Vocation Missed Because Vision Lost

We are asking those questions now. What is that which is within and behind and deeper than the written and spoken utterances of the prophets? We know that the prophets were dealing with a situation which by no means represented the Lord's mind regarding His people. I could make it stronger than that, and say the situation was very far from the Lord's thought; but I have present conditions in mind, rather than any extreme state of things, and so I simply say that the condition did not then nor does it now, really represent the Lord's mind and intention where His people were and are concerned. The prophets were dealing with such a situation, and because it was like that, the real vocation of the people of God was not being fulfilled. They were failing in that for which the Lord had really brought them into being. Whereas they ought to have been a people of tremendous spiritual strength in the midst of the nations, with a real impact of God upon the nations, with a note of great authority which had to be taken account of - "Thus saith the Lord", declared in such a way that people really had to heed - whereas it ought to have been like that, they were failing.

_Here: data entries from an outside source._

<file path="src/rtl/wsd_pkg.sv">
// ----------------------------------------------------------------------------
// wsd_pkg
// Shared types and constants of the windowed stall detector.
// ----------------------------------------------------------------------------
`default_nettype none

package wsd_pkg;

  localparam int unsigned AddrW = 5;
  localparam int unsigned DataW = 32;
  localparam int unsigned AccW  = 100;
  localparam int unsigned ProdW = 64;

  // 5^12, scales squared distance in (1/256 m)^2 against (mm/s * ms)^2
  localparam logic [31:0] Pow5x12 = 32'd244140625;

  localparam logic [15:0] WindowRst   = 16'd500;
  localparam logic [15:0] MinHistRst  = 16'd300;
  localparam logic [15:0] EnterRst    = 16'd800;
  localparam logic [15:0] ExitRst     = 16'd1200;
  localparam logic [7:0]  MinDeltaRst = 8'd8;

  // MAC schedule steps
  localparam logic [3:0] StepDx2    = 4'd0;
  localparam logic [3:0] StepDy2    = 4'd1;
  localparam logic [3:0] StepD2     = 4'd3;
  localparam logic [3:0] StepLhsLo  = 4'd4;
  localparam logic [3:0] StepLhsHi  = 4'd5;
  localparam logic [3:0] StepVs     = 4'd6;
  localparam logic [3:0] StepLhs    = 4'd7;
  localparam logic [3:0] StepVsTake = 4'd8;
  localparam logic [3:0] StepSqLL   = 4'd9;
  localparam logic [3:0] StepSqLH0  = 4'd10;
  localparam logic [3:0] StepSqLH1  = 4'd11;
  localparam logic [3:0] StepSqHH   = 4'd12;
  localparam logic [3:0] StepJudge  = 4'd14;

  typedef enum logic [2:0] {
    REG_WINDOW    = 3'd0,
    REG_MIN_HIST  = 3'd1,
    REG_ENTER     = 3'd2,
    REG_EXIT      = 3'd3,
    REG_MIN_DELTA = 3'd4
  } reg_idx_e;

  typedef enum logic [2:0] {
    ST_IDLE,
    ST_DECIDE,
    ST_WALK,
    ST_MAC,
    ST_RESULT
  } state_e;

  typedef enum logic [1:0] {
    SH_0  = 2'd0,
    SH_32 = 2'd1,
    SH_64 = 2'd2
  } mac_shift_e;

  typedef struct packed {
    logic       vld;
    logic       clr;
    mac_shift_e sh;
  } mac_op_t;

  typedef struct packed {
    logic [15:0] ref_age_ms;
    logic [15:0] min_history_ms;
    logic [15:0] enter_speed_mm_s;
    logic [15:0] exit_speed_mm_s;
    logic [7:0]  min_delta_ms;
  } cfg_t;

  typedef struct packed {
    logic               present;
    logic [31:0]        now_ms;
    logic signed [23:0] pos_x;
    logic signed [23:0] pos_y;
  } in_word_t;

  typedef struct packed {
    logic        stuck;
    logic        sample_taken;
    logic [15:0] span_ms;
  } out_word_t;

  typedef struct packed {
    logic signed [23:0] x;
    logic signed [23:0] y;
    logic [31:0]        stamp;
  } ring_entry_t;

endpackage

`default_nettype wire

</file>
<file path="src/rtl/wsd_mac.sv">
// ----------------------------------------------------------------------------
// wsd_mac
// Shared 32x32 multiplier with a shifted 100-bit accumulator.
// ----------------------------------------------------------------------------
`default_nettype none

module wsd_mac (
  input  wire logic                      clk_i,
  input  wire logic                      rst_ni,
  input  wire wsd_pkg::mac_op_t          op_i,
  input  wire logic [31:0]               a_i,
  input  wire logic [31:0]               b_i,
  output logic      [wsd_pkg::AccW-1:0]  acc_o
);

  wsd_pkg::mac_op_t           op_q;
  logic [wsd_pkg::ProdW-1:0]  prod_q;
  logic [wsd_pkg::AccW-1:0]   prod_ext;
  logic [wsd_pkg::AccW-1:0]   addend;
  logic [wsd_pkg::AccW-1:0]   acc_q;

  assign acc_o    = acc_q;
  assign prod_ext = wsd_pkg::AccW'(prod_q);

  always_comb begin
    unique case (op_q.sh)
      wsd_pkg::SH_0:  addend = prod_ext;
      wsd_pkg::SH_32: addend = prod_ext << 32;
      wsd_pkg::SH_64: addend = prod_ext << 64;
      default:        addend = '0;
    endcase
  end

  always_ff @(posedge clk_i or negedge rst_ni) begin
    if (!rst_ni) begin
      op_q <= '0;
    end else begin
      op_q <= op_i;
    end
  end

  always_ff @(posedge clk_i) begin
    prod_q <= a_i * b_i;
    if (op_q.vld) begin
      acc_q <= (op_q.clr ? '0 : acc_q) + addend;
    end
  end

endmodule

`default_nettype wire

</file>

There was weakness and failure. The prophets sought to get down to the root of that situation, to get behind that deplorable condition and that tragic failure. To get there, of course, they had to work their way through a lot of positive factors in the condition. There were all the things to which the prophets referred - sins and so on; but the prophets were solid as one man on one particular thing, that back of these conditions, resulting in this main failure, the cause was lost vision. The people had lost their original vision, the vision which had at one time been clearly before them.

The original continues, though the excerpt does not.